Canada's 'mass immigration' agenda could torpedo population to 100 million by 2100: report

The Trudeau Liberals received ample warnings that 'mass immigration' would wreak havoc on housing, but they failed to act as support for immigration continues to wane.

According to documents obtained by The Counter Signal, Trudeau received a secretive memo from the Secretary of the Cabinet, Janice Charette, claiming his record-breaking immigration quotas caused a housing affordability crisis.

Dated June 24, 2022, a classified memorandum addressed to the prime minister placed the blame squarely on his shoulders for Canada's unaffordable housing — just one month into her tenure.

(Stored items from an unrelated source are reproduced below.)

This design comes from an exercise in tuning for small area, a short achievable clock period and few clock cycles per item on the open sky130 flow, not from production work.
Function was checked by simulation only, so behaviour that the tests miss may differ from the original.
No activity file was given, so power comes from the tool's default toggle rates.

<file path="config.mk">
export PLATFORM = sky130hd
export DESIGN_NAME = mips_alu_subsys
export DESIGN_NICKNAME = mips_alu_subsys
export VERILOG_FILES = /design/flow/design.v
export SDC_FILE = /design/flow/constraint.sdc
export NUM_CORES = 4
export LEC_CHECK = 0
export CAP_MARGIN = 40
export CORE_MARGIN = 2
export CORE_UTILIZATION = 35
export SLEW_MARGIN = 40
</file>
<file path="constraint.sdc">
create_clock -name core_clock -period 11.0 [get_ports {i_clk}]
set_input_delay 2.2000 -clock core_clock [delete_from_list [all_inputs] [get_ports {i_clk}]]
set_output_delay 2.2000 -clock core_clock [all_outputs]
set_load 0.01 [all_outputs]
</file>
<file path="design.v">
`default_nettype none
package mips_isa_pkg;
  localparam int REG_ADDR_W = 5;
  localparam int DATA_W     = 32;
  typedef enum logic [5:0] {
    OP_RTYPE = 6'h00,
    OP_J     = 6'h02,
    OP_BEQ   = 6'h04,
    OP_BNE   = 6'h05,
    OP_ADDI  = 6'h08,
    OP_ADDIU = 6'h09,
    OP_ANDI  = 6'h0c,
    OP_ORI   = 6'h0d,
    OP_XORI  = 6'h0e,
    OP_LUI   = 6'h0f,
    OP_COP0  = 6'h10,
    OP_LW    = 6'h23,
    OP_SW    = 6'h2b
  } opcode_e;
  typedef enum logic [5:0] {
    FN_SLL  = 6'b000000,
    FN_SRL  = 6'b000010,
    FN_SRA  = 6'b000011,
    FN_SLLV = 6'b000100,
    FN_SRLV = 6'b000110,
    FN_SRAV = 6'b000111,
    FN_JR   = 6'b001000,
    FN_ERET = 6'b011000,
    FN_ADD  = 6'b100000,
    FN_ADDU = 6'b100001,
    FN_SUB  = 6'b100010,
    FN_SUBU = 6'b100011,
    FN_AND  = 6'b100100,
    FN_OR   = 6'b100101,
    FN_XOR  = 6'b100110,
    FN_NOR  = 6'b100111,
    FN_SLT  = 6'b101010,
    FN_SLTU = 6'b101011
  } funct_e;
  localparam funct_e ERET_FUNCT = FN_ERET;  
  typedef enum logic [5:0] {
    AC_ZERO  = 6'b000000,
    AC_SRL   = 6'b000010,
    AC_SRA   = 6'b000011,
    AC_SLLV  = 6'b000100,
    AC_SRLV  = 6'b000110,
    AC_SRAV  = 6'b000111,
    AC_JR    = 6'b001000,
    AC_ADD   = 6'b100000,
    AC_ADDU  = 6'b100001,
    AC_SUB   = 6'b100010,
    AC_SUBU  = 6'b100011,
    AC_AND   = 6'b100100,
    AC_OR    = 6'b100101,
    AC_XOR   = 6'b100110,
    AC_NOR   = 6'b100111,
    AC_SLT   = 6'b101010,
    AC_SLTU  = 6'b101011,
    AC_LUI   = 6'b111100,
    AC_ROTR  = 6'b111110,
    AC_ROTRV = 6'b111111
  } alu_ctrl_e;
  typedef enum logic [1:0] {
    IMM_NONE = 2'd0,  
    IMM_SIGN = 2'd1,
    IMM_ZERO = 2'd2
  } imm_kind_e;
  typedef enum logic [1:0] {
    WR_NONE = 2'd0,
    WR_RD   = 2'd1,
    WR_RT   = 2'd2
  } wr_dest_e;
endpackage
`default_nettype wire
`default_nettype none
package wb_bus_pkg;
  localparam int WB_ADR_W      = 16;
  localparam int WB_DAT_W      = 32;
  localparam int FETCH_COUNT_W = 8;
  localparam int FIFO_DEPTH = 4;
  localparam int FIFO_PTR_W = 2;  
  typedef enum logic [1:0] {
    FS_IDLE = 2'd0,  
    FS_REQ  = 2'd1,  
    FS_DONE = 2'd2   
  } fetch_state_e;
endpackage
`default_nettype wire
`timescale 1ns/10ps
`default_nettype none
module instr_fetch (
  input  wire                                    i_clk,
  input  wire                                    i_rst_n,
  input  wire                                    i_start,
  input  wire  [wb_bus_pkg::FETCH_COUNT_W-1:0]   i_count,
  input  wire  [wb_bus_pkg::WB_DAT_W-1:0]        i_wb_dat,
  input  wire                                    i_wb_ack,
  input  wire                                    i_full,
  output logic                                   o_wb_cyc,
  output logic                                   o_wb_stb,
  output logic                                   o_wb_we,
  output logic [wb_bus_pkg::WB_ADR_W-1:0]        o_wb_adr,
  output logic                                   o_push,
  output logic [mips_isa_pkg::DATA_W-1:0]        o_push_data,
  output logic                                   o_busy
);
  wb_bus_pkg::fetch_state_e state;
  logic [wb_bus_pkg::FETCH_COUNT_W-1:0] words_left;
  logic bus_req;  
  assign o_wb_cyc = bus_req;
  assign o_wb_stb = bus_req;
  assign o_wb_we  = 1'b0;  
  always_ff @(posedge i_clk)
  begin
    if (!i_rst_n)
    begin
      state      <= wb_bus_pkg::FS_IDLE;
      bus_req    <= 1'b0;
      o_busy     <= 1'b0;
      o_push     <= 1'b0;
      o_wb_adr   <= '0;
      words_left <= '0;
    end
    else
    begin
      o_push <= 1'b0;
      case (state)
        wb_bus_pkg::FS_IDLE:
        begin
          if (!o_busy && i_start && i_count != '0)
          begin
            o_busy     <= 1'b1;
            words_left <= i_count;
            o_wb_adr   <= '0;
          end
          else if (o_busy && !i_full)
          begin
            bus_req <= 1'b1;
            state   <= wb_bus_pkg::FS_REQ;
          end
        end
        wb_bus_pkg::FS_REQ:
        begin
          if (i_wb_ack)  
          begin
            bus_req    <= 1'b0;
            o_push     <= 1'b1;
            words_left <= words_left - 1'b1;
            o_wb_adr   <= o_wb_adr + 'd4;
            state      <= wb_bus_pkg::FS_DONE;
          end
        end
        default:
        begin
          if (words_left == '0)
            o_busy <= 1'b0;  
          state <= wb_bus_pkg::FS_IDLE;
        end
      endcase
    end
  end
  always_ff @(posedge i_clk)
  begin
    if (state == wb_bus_pkg::FS_REQ && i_wb_ack)
      o_push_data <= i_wb_dat;
  end
endmodule
`default_nettype wire
`timescale 1ns/10ps
`default_nettype none
module instr_fifo (
  input  wire                                 i_clk,
  input  wire                                 i_rst_n,
  input  wire                                 i_push,
  input  wire  [mips_isa_pkg::DATA_W-1:0]     i_push_data,
  input  wire                                 i_pop,
  output logic [mips_isa_pkg::DATA_W-1:0]     o_head,
  output logic                                o_empty,
  output logic                                o_full
);
  logic [mips_isa_pkg::DATA_W-1:0] mem [wb_bus_pkg::FIFO_DEPTH];
  logic [wb_bus_pkg::FIFO_PTR_W-1:0] wr_ptr;
  logic [wb_bus_pkg::FIFO_PTR_W-1:0] rd_ptr;
  logic [wb_bus_pkg::FIFO_PTR_W:0]   used;
  logic wr_en;
  logic rd_en;
  assign wr_en = i_push && !o_full;
  assign rd_en = i_pop && !o_empty;
  assign o_head  = mem[rd_ptr];
  assign o_empty = (used == '0);
  assign o_full  = (used == (wb_bus_pkg::FIFO_PTR_W + 1)'(wb_bus_pkg::FIFO_DEPTH));
  always_ff @(posedge i_clk)
  begin
    if (!i_rst_n)
    begin
      wr_ptr <= '0;
      rd_ptr <= '0;
      used   <= '0;
    end
    else
    begin
      if (wr_en)
        wr_ptr <= wr_ptr + 1'b1;  
      if (rd_en)
        rd_ptr <= rd_ptr + 1'b1;
      if (wr_en && !rd_en)
        used <= used + 1'b1;
      else if (rd_en && !wr_en)
        used <= used - 1'b1;
    end
  end
  always_ff @(posedge i_clk)
  begin
    if (wr_en)
      mem[wr_ptr] <= i_push_data;
  end
endmodule
`default_nettype wire
`timescale 1ns/10ps
`default_nettype none
module alu_control (
  input  wire  mips_isa_pkg::opcode_e              i_op,
  input  wire  mips_isa_pkg::funct_e               i_func,
  input  wire  [mips_isa_pkg::REG_ADDR_W-1:0]      i_r_field,
  output mips_isa_pkg::alu_ctrl_e                  o_alu_ctrl,
  output logic                                     o_src_shamt,
  output mips_isa_pkg::imm_kind_e                  o_imm_kind,
  output mips_isa_pkg::wr_dest_e                   o_wr_dest,
  output logic                                     o_jr,
  output logic                                     o_nop,
  output logic                                     o_unknown_func,
  output logic                                     o_eret
);
  always_comb
  begin
    o_alu_ctrl     = mips_isa_pkg::AC_ZERO;
    o_src_shamt    = 1'b0;
    o_imm_kind     = mips_isa_pkg::IMM_NONE;
    o_wr_dest      = mips_isa_pkg::WR_NONE;
    o_jr           = 1'b0;
    o_nop          = 1'b0;
    o_unknown_func = 1'b0;
    o_eret         = 1'b0;
    case (i_op)
      mips_isa_pkg::OP_ADDI, mips_isa_pkg::OP_ADDIU:
      begin
        o_alu_ctrl = mips_isa_pkg::AC_ADD;
        o_imm_kind = mips_isa_pkg::IMM_SIGN;
        o_wr_dest  = mips_isa_pkg::WR_RT;
      end
      mips_isa_pkg::OP_LW, mips_isa_pkg::OP_SW:
      begin
        o_alu_ctrl = mips_isa_pkg::AC_ADD;  
        o_imm_kind = mips_isa_pkg::IMM_SIGN;
      end
      mips_isa_pkg::OP_BEQ, mips_isa_pkg::OP_BNE:
        o_alu_ctrl = mips_isa_pkg::AC_SUB;
      mips_isa_pkg::OP_LUI, mips_isa_pkg::OP_ORI, mips_isa_pkg::OP_XORI,
      mips_isa_pkg::OP_ANDI:
      begin
        o_imm_kind = mips_isa_pkg::IMM_ZERO;
        o_wr_dest  = mips_isa_pkg::WR_RT;
        case (i_op)
          mips_isa_pkg::OP_LUI:  o_alu_ctrl = mips_isa_pkg::AC_LUI;
          mips_isa_pkg::OP_ORI:  o_alu_ctrl = mips_isa_pkg::AC_OR;
          mips_isa_pkg::OP_XORI: o_alu_ctrl = mips_isa_pkg::AC_XOR;
          default:               o_alu_ctrl = mips_isa_pkg::AC_AND;
        endcase
      end
      mips_isa_pkg::OP_RTYPE:
      begin
        o_wr_dest = mips_isa_pkg::WR_RD;
        case (i_func)
          mips_isa_pkg::FN_ADD, mips_isa_pkg::FN_ADDU, mips_isa_pkg::FN_AND,
          mips_isa_pkg::FN_OR, mips_isa_pkg::FN_SUB, mips_isa_pkg::FN_SLT,
          mips_isa_pkg::FN_SLTU, mips_isa_pkg::FN_NOR, mips_isa_pkg::FN_SUBU,
          mips_isa_pkg::FN_XOR, mips_isa_pkg::FN_SLLV, mips_isa_pkg::FN_SRAV:
            o_alu_ctrl = mips_isa_pkg::alu_ctrl_e'(i_func);
          mips_isa_pkg::FN_SRLV:
            o_alu_ctrl = i_r_field[0] ? mips_isa_pkg::AC_ROTRV : mips_isa_pkg::AC_SRLV;
          mips_isa_pkg::FN_SLL:
          begin
            if (i_r_field == '0)
            begin
              o_nop     = 1'b1;
              o_wr_dest = mips_isa_pkg::WR_NONE;
            end
            else
              o_src_shamt = 1'b1;
          end
          mips_isa_pkg::FN_SRA:
          begin
            o_alu_ctrl  = mips_isa_pkg::AC_SRA;
            o_src_shamt = 1'b1;
          end
          mips_isa_pkg::FN_SRL:
          begin
            o_alu_ctrl  = i_r_field[0] ? mips_isa_pkg::AC_ROTR : mips_isa_pkg::AC_SRL;
            o_src_shamt = 1'b1;
          end
          mips_isa_pkg::FN_JR:
          begin
            o_jr       = 1'b1;
            o_alu_ctrl = mips_isa_pkg::AC_JR;
            o_wr_dest  = mips_isa_pkg::WR_NONE;
          end
          default:
          begin
            o_unknown_func = 1'b1;
            o_wr_dest      = mips_isa_pkg::WR_NONE;
          end
        endcase
      end
      mips_isa_pkg::OP_COP0:
      begin
        if (i_r_field[4])  
        begin
          if (i_func == mips_isa_pkg::ERET_FUNCT)
            o_eret = 1'b1;
          else
            o_unknown_func = 1'b1;
        end
      end
      default:
        o_alu_ctrl = mips_isa_pkg::AC_ZERO;
    endcase
  end
endmodule
`default_nettype wire
`timescale 1ns/10ps
`default_nettype none
module alu_exec (
  input  wire                                  i_clk,
  input  wire                                  i_rst_n,
  input  wire  [mips_isa_pkg::DATA_W-1:0]      i_head,
  input  wire                                  i_empty,
  input  wire                                  i_res_ready,
  output logic                                 o_pop,
  output logic                                 o_res_valid,
  output logic [mips_isa_pkg::DATA_W-1:0]      o_res_data,
  output mips_isa_pkg::alu_ctrl_e              o_res_ctrl,
  output logic                                 o_res_jr,
  output logic                                 o_res_nop,
  output logic                                 o_res_unknown,
  output logic                                 o_res_eret
);
  logic [mips_isa_pkg::DATA_W-1:0] regs [2**mips_isa_pkg::REG_ADDR_W];
  mips_isa_pkg::opcode_e   op;
  mips_isa_pkg::funct_e    funct;
  mips_isa_pkg::alu_ctrl_e alu_ctrl;
  mips_isa_pkg::imm_kind_e imm_kind;
  mips_isa_pkg::wr_dest_e  wr_dest;
  logic [mips_isa_pkg::REG_ADDR_W-1:0] rs, rt, rd, shamt, r_field, wr_addr, sh;
  logic [15:0] imm;
  logic [mips_isa_pkg::DATA_W-1:0]   rs_val, rt_val, op1, op2, alu_out;
  logic [2*mips_isa_pkg::DATA_W-1:0] rot_word;
  logic src_shamt, jr, nop, unknown, eret, wr_en;
  assign op    = mips_isa_pkg::opcode_e'(i_head[31:26]);
  assign funct = mips_isa_pkg::funct_e'(i_head[5:0]);
  assign rs    = i_head[25:21];
  assign rt    = i_head[20:16];
  assign rd    = i_head[15:11];
  assign shamt = i_head[10:6];
  assign imm   = i_head[15:0];
  assign r_field = (op != mips_isa_pkg::OP_RTYPE)    ? rs :
                   (funct == mips_isa_pkg::FN_SRLV) ? shamt :
                   (funct == mips_isa_pkg::FN_SLL)  ? rd : rs;
  alu_control alu_control_inst (
    .i_op           (op),
    .i_func         (funct),
    .i_r_field      (r_field),
    .o_alu_ctrl     (alu_ctrl),
    .o_src_shamt    (src_shamt),
    .o_imm_kind     (imm_kind),
    .o_wr_dest      (wr_dest),
    .o_jr           (jr),
    .o_nop          (nop),
    .o_unknown_func (unknown),
    .o_eret         (eret)
  );
  assign rs_val = regs[rs];  
  assign rt_val = regs[rt];
  assign op1 = src_shamt ? {{(mips_isa_pkg::DATA_W-5){1'b0}}, shamt} : rs_val;
  assign op2 = (imm_kind == mips_isa_pkg::IMM_SIGN) ? {{16{imm[15]}}, imm} :
               (imm_kind == mips_isa_pkg::IMM_ZERO) ? {16'b0, imm} : rt_val;
  assign sh       = op1[mips_isa_pkg::REG_ADDR_W-1:0];
  assign rot_word = {rt_val, rt_val} >> sh;
  always_comb
  begin
    case (alu_ctrl)
      mips_isa_pkg::AC_ADD, mips_isa_pkg::AC_ADDU: alu_out = op1 + op2;
      mips_isa_pkg::AC_SUB, mips_isa_pkg::AC_SUBU: alu_out = op1 - op2;
      mips_isa_pkg::AC_AND:  alu_out = op1 & op2;
      mips_isa_pkg::AC_OR:   alu_out = op1 | op2;
      mips_isa_pkg::AC_XOR:  alu_out = op1 ^ op2;
      mips_isa_pkg::AC_NOR:  alu_out = ~(op1 | op2);
      mips_isa_pkg::AC_SLT:  alu_out = {31'b0, $signed(op1) < $signed(op2)};
      mips_isa_pkg::AC_SLTU: alu_out = {31'b0, op1 < op2};
      mips_isa_pkg::AC_ZERO: alu_out = src_shamt ? rt_val << sh : '0;  
      mips_isa_pkg::AC_SLLV: alu_out = rt_val << sh;
      mips_isa_pkg::AC_SRL, mips_isa_pkg::AC_SRLV: alu_out = rt_val >> sh;
      mips_isa_pkg::AC_SRA, mips_isa_pkg::AC_SRAV: alu_out = $signed(rt_val) >>> sh;
      mips_isa_pkg::AC_ROTR, mips_isa_pkg::AC_ROTRV:
        alu_out = rot_word[mips_isa_pkg::DATA_W-1:0];
      mips_isa_pkg::AC_LUI:  alu_out = {op2[15:0], 16'b0};
      default:               alu_out = '0;  
    endcase
  end
  assign o_pop   = !i_empty && (!o_res_valid || i_res_ready);
  assign wr_addr = (wr_dest == mips_isa_pkg::WR_RD) ? rd : rt;
  assign wr_en   = o_pop && wr_dest != mips_isa_pkg::WR_NONE && wr_addr != '0;
  always_ff @(posedge i_clk)
  begin
    if (!i_rst_n)
    begin
      for (int i = 0; i < 2**mips_isa_pkg::REG_ADDR_W; i++)
        regs[i] <= '0;
    end
    else if (wr_en)
      regs[wr_addr] <= alu_out;
  end
  always_ff @(posedge i_clk)
  begin
    if (!i_rst_n)
    begin
      o_res_valid   <= 1'b0;
      o_res_jr      <= 1'b0;
      o_res_nop     <= 1'b0;
      o_res_unknown <= 1'b0;
      o_res_eret    <= 1'b0;
    end
    else if (o_pop)
    begin
      o_res_valid   <= 1'b1;
      o_res_jr      <= jr;
      o_res_nop     <= nop;
      o_res_unknown <= unknown;
      o_res_eret    <= eret;
    end
    else if (i_res_ready)
      o_res_valid <= 1'b0;
  end
  always_ff @(posedge i_clk)
  begin
    if (o_pop)
    begin
      o_res_data <= alu_out;
      o_res_ctrl <= alu_ctrl;
    end
  end
endmodule
`default_nettype wire
`timescale 1ns/10ps
`default_nettype none
module mips_alu_subsys (
  input  wire                                    i_clk,
  input  wire                                    i_rst_n,
  input  wire                                    i_start,
  input  wire  [wb_bus_pkg::FETCH_COUNT_W-1:0]   i_count,
  input  wire  [wb_bus_pkg::WB_DAT_W-1:0]        i_wb_dat,
  input  wire                                    i_wb_ack,
  input  wire                                    i_res_ready,
  output logic                                   o_wb_cyc,
  output logic                                   o_wb_stb,
  output logic                                   o_wb_we,
  output logic [wb_bus_pkg::WB_ADR_W-1:0]        o_wb_adr,
  output logic                                   o_busy,
  output logic                                   o_res_valid,
  output logic [mips_isa_pkg::DATA_W-1:0]        o_res_data,
  output logic [5:0]                             o_res_ctrl,
  output logic                                   o_res_jr,
  output logic                                   o_res_nop,
  output logic                                   o_res_unknown,
  output logic                                   o_res_eret
);
  logic push, pop, full, empty;
  logic [mips_isa_pkg::DATA_W-1:0] push_data;
  logic [mips_isa_pkg::DATA_W-1:0] head;
  instr_fetch instr_fetch_inst (
    .i_clk       (i_clk),
    .i_rst_n     (i_rst_n),
    .i_start     (i_start),
    .i_count     (i_count),
    .i_wb_dat    (i_wb_dat),
    .i_wb_ack    (i_wb_ack),
    .i_full      (full),
    .o_wb_cyc    (o_wb_cyc),
    .o_wb_stb    (o_wb_stb),
    .o_wb_we     (o_wb_we),
    .o_wb_adr    (o_wb_adr),
    .o_push      (push),
    .o_push_data (push_data),
    .o_busy      (o_busy)
  );
  instr_fifo instr_fifo_inst (
    .i_clk       (i_clk),
    .i_rst_n     (i_rst_n),
    .i_push      (push),
    .i_push_data (push_data),
    .i_pop       (pop),
    .o_head      (head),
    .o_empty     (empty),
    .o_full      (full)
  );
  alu_exec alu_exec_inst (
    .i_clk         (i_clk),
    .i_rst_n       (i_rst_n),
    .i_head        (head),
    .i_empty       (empty),
    .i_res_ready   (i_res_ready),
    .o_pop         (pop),
    .o_res_valid   (o_res_valid),
    .o_res_data    (o_res_data),
    .o_res_ctrl    (o_res_ctrl),
    .o_res_jr      (o_res_jr),
    .o_res_nop     (o_res_nop),
    .o_res_unknown (o_res_unknown),
    .o_res_eret    (o_res_eret)
  );
endmodule
`default_nettype wire
</file>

“The purpose of this note is to provide you with an analytic summary of the report's findings,” reads Report by Canada Housing and Mortgage Corporation: Canada's Housing Supply Shortage. It attributed the housing supply shortage to the affordability crisis.

Canada is on track to bring in 485,000 permanent residents this year, and half a million by 2025 and in 2026, according to Immigration Levels Plan.

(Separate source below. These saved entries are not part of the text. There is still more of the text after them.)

From an optimization exercise on the open Yosys and OpenROAD flow, aimed at a short achievable clock period; shortcuts taken in it are not production practice.

==> module g_and4, before the edit <==
module g_and4  (input logic a, b, c, d, output logic y);          assign y = a & b & c & d;          endmodule
==> module g_nor4, before the edit <==
module g_nor4  (input logic a, b, c, d, output logic y);          assign y = ~(a | b | c | d);       endmodule
==> module res_mux, before the edit <==
module res_mux
(
  input  logic [8:0]       sel,     
  input  logic [8:0][9:0]  lo,
  input  logic [8:0]       co,      
  input  logic [8:0]       con,     
  input  logic [7:0][5:0]  ha,      
  input  logic [7:0][5:0]  hb,      
  input  logic [4:0]       bha,     
  input  logic [4:0]       bhb,
  input  logic             blo10,   
  input  logic [3:0][15:0] op7,     
  output logic [15:0]      y
);
  for (genvar k = 0; k < 10; k++)
  begin : g_lo
    logic n0, n1, n2, n3;
    g_aoi221 u_0 (.a1(sel[0]), .a2(lo[0][k]), .b1(sel[1]), .b2(lo[1][k]), .c(op7[0][k]), .y(n0));
    g_aoi221 u_1 (.a1(sel[2]), .a2(lo[2][k]), .b1(sel[3]), .b2(lo[3][k]), .c(op7[1][k]), .y(n1));
    g_aoi221 u_2 (.a1(sel[4]), .a2(lo[4][k]), .b1(sel[5]), .b2(lo[5][k]), .c(op7[2][k]), .y(n2));
    g_aoi221 u_3 (.a1(sel[7]), .a2(lo[7][k]), .b1(sel[8]), .b2(lo[8][k]), .c(op7[3][k]), .y(n3));
    g_nand4  u_y (.a(n0), .b(n1), .c(n2), .d(n3), .y(y[k]));
  end
  for (genvar k = 10; k < 16; k++)
  begin : g_hi
    logic [8:0] tn;
    logic q1, q2, en;
    for (genvar j = 0; j < 8; j++)
    begin : g_t
      g_aoi22 u_t (.a1(co[j]), .a2(ha[j][k-10]), .b1(con[j]), .b2(hb[j][k-10]), .y(tn[j]));
    end
    if (k == 10)
    begin : g_b10
      g_nand2 u_t8 (.a(sel[8]), .b(blo10), .y(tn[8]));
    end
    else
    begin : g_bhi
      g_aoi22 u_t8 (.a1(co[8]), .a2(bha[k-11]), .b1(con[8]), .b2(bhb[k-11]), .y(tn[8]));
    end
    g_and4  u_q1 (.a(tn[0]), .b(tn[1]), .c(tn[2]), .d(tn[3]), .y(q1));
    g_and4  u_q2 (.a(tn[4]), .b(tn[5]), .c(tn[6]), .d(tn[7]), .y(q2));
    g_nor4  u_en (.a(op7[0][k]), .b(op7[1][k]), .c(op7[2][k]), .d(op7[3][k]), .y(en));
    g_nand4 u_y  (.a(q1), .b(q2), .c(tn[8]), .d(en), .y(y[k]));
  end
endmodule
clock: 12.5 ns
lec_check: 0
abc_clock_period_in_ps: 2000
cap_margin: 20
core_margin: 2
core_utilization: 40
place_density: 0.6
slew_margin: 20
synth_hierarchical: 1
synth_minimum_keep_size: 0
tns_end_percent: 10
standard.sh (not shown) runs the stock make flow with config.mk's settings and CLKGATE_MAP_FILE= SYNTH_SCRIPT=/design/flow/synth_recipe.tcl, a recipe that flattens the netlist after the stock synthesis.
==> flow/flow/run.sh <==
#!/bin/bash
set -euo pipefail
export SETUP_SLACK_MARGIN=7.5
export BUFFER_PORTS_ARGS="-buffer_cell sky130_fd_sc_hd__buf_6"
bash standard.sh > standard.log 2>&1
Next try:
--- a/flow/design.v
+++ b/flow/design.v
@@ -62,6 +62,4 @@
 module g_ao21  (input logic a1, a2, b, output logic y);           assign y = (a1 & a2) | b;          endmodule
 module g_o21a  (input logic a1, a2, b, output logic y);           assign y = (a1 | a2) & b;          endmodule
-module g_and4  (input logic a, b, c, d, output logic y);          assign y = a & b & c & d;          endmodule
-module g_nor4  (input logic a, b, c, d, output logic y);          assign y = ~(a | b | c | d);       endmodule
 `timescale 1ns/100ps
 module add_ks10
@@ -293,5 +291,5 @@
   begin : g_hi
     logic [8:0] tn;
-    logic q1, q2, en;
+    logic p1, p2, p3, x1n, x2n, x3n;
     for (genvar j = 0; j < 8; j++)
     begin : g_t
@@ -306,8 +304,11 @@
       g_aoi22 u_t8 (.a1(co[8]), .a2(bha[k-11]), .b1(con[8]), .b2(bhb[k-11]), .y(tn[8]));
     end
-    g_and4  u_q1 (.a(tn[0]), .b(tn[1]), .c(tn[2]), .d(tn[3]), .y(q1));
-    g_and4  u_q2 (.a(tn[4]), .b(tn[5]), .c(tn[6]), .d(tn[7]), .y(q2));
-    g_nor4  u_en (.a(op7[0][k]), .b(op7[1][k]), .c(op7[2][k]), .d(op7[3][k]), .y(en));
-    g_nand4 u_y  (.a(q1), .b(q2), .c(tn[8]), .d(en), .y(y[k]));
+    g_nand3 u_p1 (.a(tn[0]), .b(tn[1]), .c(tn[2]), .y(p1));
+    g_nand3 u_p2 (.a(tn[3]), .b(tn[4]), .c(tn[5]), .y(p2));
+    g_nand3 u_p3 (.a(tn[6]), .b(tn[7]), .c(tn[8]), .y(p3));
+    g_nor3  u_x1 (.a(p1), .b(p2), .c(op7[0][k]), .y(x1n));
+    g_nor3  u_x2 (.a(p3), .b(op7[1][k]), .c(op7[2][k]), .y(x2n));
+    g_inv   u_x3 (.a(op7[3][k]), .y(x3n));
+    g_nand3 u_y  (.a(x1n), .b(x2n), .c(x3n), .y(y[k]));
   end
 endmodule
What happened: The new run ran to the end with no violations. Via count goes up slightly. Setup slack gets better by 22 ps. Fmax goes up slightly. Global-route usage goes up by 0.74 points. Wire length goes up slightly. Sequential share of layout area goes down by 0.45 points. Clock-buffer cell count goes up by 6.
No functional check of the RTL was part of any run of this note.

re-timing with driven ports:
No port has a modelled driver above. Below, the same layouts with a new extraction and two added sets of constraints.
Step 1 assumes that a clkbuf_16 drives the clock port and a buf_2 every other input.
Step 2 also shifts input and output timing later by t, the mid clock arrival at the registers, as if the neighbouring blocks saw the same clock.
a / b / c = ideal ports / drivers / drivers and shift; a / b = the first two.
run | t, ns | setup slack, ns | worst setup path at the end | cell pins on the clock port's net
the first run | 0.701 | 5.499 / 5.274 / 5.274 | input to output | 1
the second run | 0.697 | 5.521 / 5.260 / 5.260 | input to output | 1
After both steps setup and hold are still met in every run listed. For the second run, which loses most, drivers alone change the setup slack by -0.261 ns; drivers and shift together by -0.261 ns.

Those quotas coincide with the over 355,000 foreign students who received their permanent residency in the past three years, disclosed the Department of Immigration on January 9.  An additional 272,000 temporary residents also became permanent residents during that time.

Supplementary Immigration Documents obtained by The Canadian Press uncovered the deputy immigration minister knew that rising immigration targets would create problems, amid the housing backlog.

“In Canada, population growth has exceeded the growth in available housing units,” it reads. “Policymakers must understand the misalignment between population growth and housing supply, and how permanent and temporary immigration shapes population growth.”

The documents from 2022 note the country’s population may explode to 100 million people by the end of the century, reported City News.

Canada’s population grew by more than 430,000 people during the third quarter of 2023 — the fastest pace of population growth in any quarter since 1957. Three-quarters of that came from temporary residents, including foreign students and temporary foreign workers. 

Public polls show Canadians are increasingly concerned about the pressure immigration is putting on housing, health care and other services, leading to waning support for more immigration. Most oppose current quotas as too high, according to in-house 2023 research by the immigration department.

“They pointed to a variety of things they saw around them today that they felt were not working well and needed to be addressed including housing shortages,” said the department’s 2023 Annual Tracking Qualitative Research. 

“Rapid increases put pressure on health care and affordable housing,” warned federal bureaucrats. “Settlement and resettlement service providers are expressing short-term strain due to labour market conditions, increased levels and the Afghanistan and Ukraine initiatives.”

Although experts say the expected intake of immigrants will worsen the housing gap, Housing Minister Sean Fraser, who served as the previous immigration minister, refuted the claim.

“I would urge caution to anyone who believes the answer to our housing challenges is to close the door on newcomers,” he said last June, adding that building more homes is the answer. 

Both the Canada Mortgage and Housing Corporation and Statistics Canada said 3.5 million new units are needed by 2030 to have affordable housing.

However, the secretive memo says Canada needs 665,000 new homes annually to counter rising demand for housing — more than triple the 2021 output of 223,000 units. 

That is “significantly more ambitious” than the 3.5 million units the federal government budgeted for 2022, it reads.

“People are living on the street because there’s no housing,” said Qualitative Research. “We need to get our own house in order before we welcome anybody else in.”

“We’re in this housing crisis,” researchers quoted one focus group participant. “The education system and health system are already under a great deal of stress,” said another.